Using this sophisticated experimental approach, the researchers found that the soil microbial community displayed a clear difference in carbon use efficiency before and after the burn, although they aren’t yet sure why. “Did the fire make the environmental conditions more stressful for the microbes in a way that influences how they use carbon? Or did it selectively kill off a subset of microbes or create a niche for another subset to thrive, and the new microbes have different carbon use efficiencies?” Whitman said. 

She hopes that further untangling how and why fire changes microbes’ carbon use efficiencies will help to refine biogeochemical models of Earth’s carbon cycle. Data on carbon usage for unburned and pyrogenic organic matter will provide critical inputs for the soil portions of these models, enhancing scientists’ ability to track and forecast global carbon emissions. 

“What motivates the core of what we do is concern about climate change and understanding how microbial processes in soil contribute, and how that might help us mitigate or adapt to climate change,” Whitman said. “It’s also just interesting to be asking these fundamental ecological questions about soil microbes, and it’s fun to work outside and dig in the soil.” 

Whitman is excited to be back on Canadian soil, where her passion for the environment was first realized. She looks forward to spending time with family located in the Vancouver area, and she is also seeking local opportunities to play the violin with new friends. Classically trained but having joined a band in Madison that primarily played covers of Grateful Dead songs, she is open to (almost) anything.

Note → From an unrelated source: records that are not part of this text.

File: src/rtl/cond_eval_pkg.sv
package cond_eval_pkg;

  typedef enum logic [1:0] {
    FORM_CC2  = 2'd0,
    FORM_CC3  = 2'd1,
    FORM_REG  = 2'd2,
    FORM_RSVD = 2'd3
  } form_e;

  typedef struct packed {
    logic n;
    logic z;
    logic v;
    logic c;
  } ccf_t;

  // Evaluate a 4-bit condition on one flag group; bit 3 inverts.
  function automatic logic cc_match(input ccf_t f, input logic [3:0] cnd);
    logic base;
    case (cnd[2:0])
      3'd0:    base = 1'b0;
      3'd1:    base = f.z;
      3'd2:    base = f.z | (f.n ^ f.v);
      3'd3:    base = f.n ^ f.v;
      3'd4:    base = f.c | f.z;
      3'd5:    base = f.c;
      3'd6:    base = f.n;
      default: base = f.v;
    endcase
    return base ^ cnd[3];
  endfunction

  // Register-vs-zero test from sign and zero indications; bit 2 inverts.
  function automatic logic reg_match(input logic sign, input logic zero,
                                     input logic [2:0] code);
    logic base;
    case (code[1:0])
      2'd1:    base = zero;
      2'd2:    base = sign | zero;
      2'd3:    base = sign;
      default: base = 1'b0;
    endcase
    return base ^ code[2];
  endfunction

  function automatic logic reg_code_reserved(input logic [2:0] code);
    return code[1:0] == 2'd0;
  endfunction

endpackage

File: src/rtl/cc_bank_decode.sv
module cc_bank_decode
  import cond_eval_pkg::*;
(
  input  form_e      form,
  input  logic [2:0] bank,
  output logic       use_wide,
  output logic       bad_sel,
  output logic       fp_off
);

  always_comb begin
    use_wide = 1'b0;
    bad_sel  = 1'b0;
    fp_off   = 1'b0;
    case (form)
      FORM_CC2: begin
        use_wide = bank[1];
        bad_sel  = bank[0];
      end
      FORM_CC3: begin
        if (!bank[2]) begin
          fp_off = 1'b1;
        end else begin
          use_wide = bank[1];
          bad_sel  = bank[0];
        end
      end
      FORM_REG:  ;
      default:   bad_sel = 1'b1;
    endcase
  end

endmodule

File: src/rtl/cc_cond_test.sv
module cc_cond_test
  import cond_eval_pkg::*;
#(
  parameter int GROUPS = 2
) (
  input  logic [GROUPS*4-1:0] groups,
  input  logic [$clog2(GROUPS)-1:0] pick,
  input  logic [3:0]          cnd,
  output logic                pass
);

  logic [GROUPS-1:0] lane_pass;

  for (genvar g = 0; g < GROUPS; g++) begin : g_lane
    ccf_t fl;
    assign fl           = ccf_t'(groups[g*4 +: 4]);
    assign lane_pass[g] = cc_match(fl, cnd);
  end

  assign pass = lane_pass[pick];

endmodule

File: src/rtl/reg_zero_test.sv
module reg_zero_test
  import cond_eval_pkg::*;
#(
  parameter int DATA_W = 64
) (
  input  logic [DATA_W-1:0] value,
  input  logic [2:0]        code,
  output logic              pass,
  output logic              reserved
);

  logic sign_bit;
  logic is_zero;

  assign sign_bit = value[DATA_W-1];
  assign is_zero  = ~|value;
  assign pass     = reg_match(sign_bit, is_zero, code);
  assign reserved = reg_code_reserved(code);

endmodule

File: src/rtl/cond_eval.sv
module cond_eval
  import cond_eval_pkg::*;
#(
  parameter int DATA_W = 64
) (
  input  logic [1:0]        form_sel,
  input  logic [2:0]        bank_sel,
  input  logic [3:0]        cond,
  input  logic [3:0]        flags32,
  input  logic [3:0]        flags64,
  input  logic [2:0]        reg_code,
  input  logic [DATA_W-1:0] reg_value,
  output logic              taken,
  output logic              illegal,
  output logic              fp_disabled
);

  localparam int NGROUPS = 2;

  form_e form;
  logic  use_wide, bad_sel, fp_off;
  logic  cc_pass, reg_pass, reg_rsvd;
  logic  is_reg_form, exc_any;

  assign form        = form_e'(form_sel);
  assign is_reg_form = (form == FORM_REG);

  cc_bank_decode u_bank (
    .form     (form),
    .bank     (bank_sel),
    .use_wide (use_wide),
    .bad_sel  (bad_sel),
    .fp_off   (fp_off)
  );

  cc_cond_test #(.GROUPS(NGROUPS)) u_cc (
    .groups ({flags64, flags32}),
    .pick   (use_wide),
    .cnd    (cond),
    .pass   (cc_pass)
  );

  reg_zero_test #(.DATA_W(DATA_W)) u_reg (
    .value    (reg_value),
    .code     (reg_code),
    .pass     (reg_pass),
    .reserved (reg_rsvd)
  );

  assign illegal     = bad_sel | (is_reg_form & reg_rsvd);
  assign fp_disabled = fp_off;
  assign exc_any     = illegal | fp_disabled;
  assign taken       = !exc_any && (is_reg_form ? reg_pass : cc_pass);

  always_comb begin

    exc_mask_chk: assert (!(taken && (illegal || fp_disabled)));

    single_exc_chk: assert ($onehot0({illegal, fp_disabled}));

    fp_scope_chk: assert (!fp_disabled || (form_sel == 2'd1 && !bank_sel[2]));

    if (form_sel == 2'd2 && (reg_code == 3'd0 || reg_code == 3'd4))
      reg_rsvd_chk: assert (illegal && !taken);

    if (form_sel == 2'd2 && reg_code == 3'd1)
      reg_zero_chk: assert (taken == (reg_value == '0));

    if (form_sel == 2'd3)
      form_rsvd_chk: assert (illegal && !fp_disabled);
  end

endmodule

File: config.mk
export PLATFORM = sky130hd
export DESIGN_NAME = cond_eval
export DESIGN_NICKNAME = d
export VERILOG_FILES = /design/src/rtl/cond_eval_pkg.sv /design/src/rtl/cc_bank_decode.sv /design/src/rtl/cc_cond_test.sv /design/src/rtl/reg_zero_test.sv /design/src/rtl/cond_eval.sv
export SDC_FILE = /design/constraint.sdc
export NUM_CORES = 1
export LEC_CHECK = 0
export ABC_AREA = 1
export BUFFER_PORTS_ARGS = -buffer_cell sky130_fd_sc_hd__buf_2
export CELL_PAD_IN_SITES_DETAIL_PLACEMENT = 0
export CELL_PAD_IN_SITES_GLOBAL_PLACEMENT = 1
export CORE_MARGIN = 1
export CORE_UTILIZATION = 13
export DETAILED_ROUTE_END_ITERATION = 6
export PLACE_DENSITY_LB_ADDON = 0.25
export REMOVE_ABC_BUFFERS = 1
export SLEW_MARGIN = 15
export SYNTH_ARGS = -nofsm -noshare
export SYNTH_HDL_FRONTEND = slang
export SYNTH_SLANG_ARGS = --single-unit
File: constraint.sdc
create_clock -name vclk -period 0.8
set_clock_uncertainty 0.05 [all_clocks]
set_input_delay 0.08 -clock vclk [all_inputs]
set_output_delay 0.08 -clock vclk [all_outputs]
set_load 0.1 [all_outputs]
==> results.md, run 1 <==
- Status: finished, violations left
- Failing checks: setup timing
- Crit-path max cell delay: 160 ps
- Peak supply drop: between 0.15 and 0.2 mV
- Period utilization: 175%
- Register area share after synthesis: 0%
- Largest net degree at the start of global routing: 8
- Num ports: slightly below 90
- Initial antenna violation count: 0
- Total Routing Usage GR: 9.64%
- Total Wirelength: approximately 2100 µm
- Buf/Inv on CP: 3
- Synth unique cells: 13
- Drt drc: 0
- FFs & Latches: 0
- Synth top area cells: nor2_1, nand2_1, nand3_1
- Area growth, synth to finish: 141%
- Crit-path leading delay family: simple AND/OR/NAND/NOR gates
- Setup ws final: -603 ps
- CP Class: input pin to output port
- Top post-synthesis cells by count: nor2_1, nand2_1, nand3_1, inv_1, nand2_2
- Die X-Extent: around 65 µm
- Slew Limit Fails: 0
- Gate Count Post-Synth: around 130
- Slew HR: a little under nine tenths
- Data arrival time of the critical path: 1270 ps
- Filler cell count: about 440
- Most numerous cell in the Yosys netlist: nor2_1
- Die footprint: 4270 µm²
- Crit path max fanout: 4
- Final #Nets: 308
- Synth Area per Inst: just over 4 µm²
- Vias in the first global route: 935
- Cell Area, Placed: around 1100 µm²
- WP data required: 670 ps
- Placed insts: 270
- Mapped Area: 522 µm²
- Fin. Hold Viols: 0
- Area occupied by registers: 0 µm²
- Fin crit period: approximately 1400 ps
- Number of diodes: 0
- Final instance area: about 1300 µm²
- Vias: ~1000
- First-pass GRT wire length: about 3400 µm
- Crit-path cells: buf_2, inv_2, nor2_1, nand3_1, nand2_1, nor2_1, nand2_1, nand3_2, nand3_1, nand2_1, nor2_1, nor2_4, buf_12
- Fraction of layout cells with a size suffix above 1: between 50% and 60%
- Routed wire per std cell: around 7.8 µm
- Post-DRT Antenna Nets: 0
- Maxcap violations: 0
- Detailed Routing Iterations Pass 1: 4
- Detail Placement HPWL: approximately 1900 µm
- Crit end category: output port
- Initial DRC Count: 12
- Core box area: ~3700 µm²
- Critical Path Source Type: input pin
- F_max: roughly 0.71 GHz
- Count of final setup violators: 3
- Final Non-Filler Cells: between 200 and 300
- Pwr/cell area: a little over 500 nW/µm²
- Dominant cell type by area after synthesis: nor2_1
- Hold WC Path Type: input pin to output port
- Leakage: a little under 0.7 nW
- Final Wtd Congestion: a little over 0.7
- Crit-path slowest cell: nor2_1
- Vias/cell: roughly 3.8
- Share of the synthesized area in the top cell type: 39.6%
- GR Overflow Total: 0
- Row Count: 22
- RSZ-0062 raised after global routing: true
- Clock buffer cells: 0
- PortBufs: 87
- Yosys warning total: 0
- Worst-Margin Slew: about 210 ps
- Initial cell density of the core: between 10 and 15%
- Final design utilization: 33.6%
- Worst Hold Slack: roughly 550 ps
- Die H: 65.4 µm
tightest hold or removal path, stage by stage:
cell and delay [ps]:
buf_6 90, nor3_4 50, buf_4 140, buf_12 160
what timing repair did:
item,in CTS,in global routing
endpoints found under the setup margin,3,3
hold endpoints to repair,0,0
pin swaps,7,15
resized for setup,15,20
setup buffers,1,0
hold buffers,0,0
power by group:
group	switching (W)	internal [W]	leakage (nW)
registers	0	0	0
logic	0.000313	0.000339	0.688
clock network	0	0	0
path summary, 6_finish.rpt:
path	startpoint	endpoint	slack, ps	cells past startpoint
setup / recovery	cond[1]	taken	-600	13
hold / removal	form_sel[1]	fp_disabled	550	4
kinds of logic (layout without fill, tap and decap cells):
group	count (synthesis)	in the layout	share of synthesized area, %
AOI/OAI and AO/OA	3	3	4.08
buffers and inverters	12	107	8.63
and+or+nand+nor	112	112	87.3
per-stage QoR:
step	worst slack (ps)	TNS (ps)	power (W)
finish	-603	-932	0.000652
global route	-724	-1150	0.000714
CTS	-612	-912	0.000604
detailed placement	-682	-1190	0.000572
global placement	-689	-1190	0.000573
floorplan	-4820	-9590	0.000251
placed cells by master, fill, tap and decap left out, drive strengths merged:
master / count
buf: 95
nor2: 55
nand2: 41
nand3: 13
inv: 12
nor3: 1
and3: 1
o21ai: 1
a21oi: 1
nor3b: 1
a211oi: 1
per-layer routing:
layer,part of all wire (%),track usage (%)
met2,55,20.1
met4,0.57,1.09
met1,40,10.7
met5,0,0
met3,4.3,0.347
layout make-up:
type	count	area (µm²)	area share, %
timing repair buffer	95	601	47.7
tap	48	60.1	4.77
inverter	12	47.5	3.78
multi-input combinational	115	551	43.7
No activity file was read; power rests on OpenSTA's default activity.
==> run 2: changes to the inputs <==
--- a/config.mk
+++ b/config.mk
@@ -7,10 +7,8 @@
 export LEC_CHECK = 0
 export ABC_AREA = 1
 export BUFFER_PORTS_ARGS = -buffer_cell sky130_fd_sc_hd__buf_2
-export CELL_PAD_IN_SITES_DETAIL_PLACEMENT = 0
-export CELL_PAD_IN_SITES_GLOBAL_PLACEMENT = 1
 export CORE_MARGIN = 1
-export CORE_UTILIZATION = 13
+export CORE_UTILIZATION = 26
 export DETAILED_ROUTE_END_ITERATION = 6
 export PLACE_DENSITY_LB_ADDON = 0.25
 export REMOVE_ABC_BUFFERS = 1
==> run 2 against run 1 <==
- cell count decreased by 8.1%
- highest routed layer unchanged
- utilization up 45 points
- non-clock buffer count increased by 1
- the run still ends with setup timing left
- largest power group unchanged
- total power grew 18%
- fmax is 5.5% lower
- sequential cell count unchanged
- setup slack worse by 81 ps
- die area shrank 49%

At UBC, Whitman is eager to engage with the interdisciplinary fire research community and to work alongside some of the leading minds in microbiology. “My route to microbiology has been through soil science, biogeochemistry, and environmental biology,” she said. “So, I'm really excited about what I'll be able to learn from my colleagues here, and I hope that working in a department focused on microbiology and immunology will stretch my research in new directions.”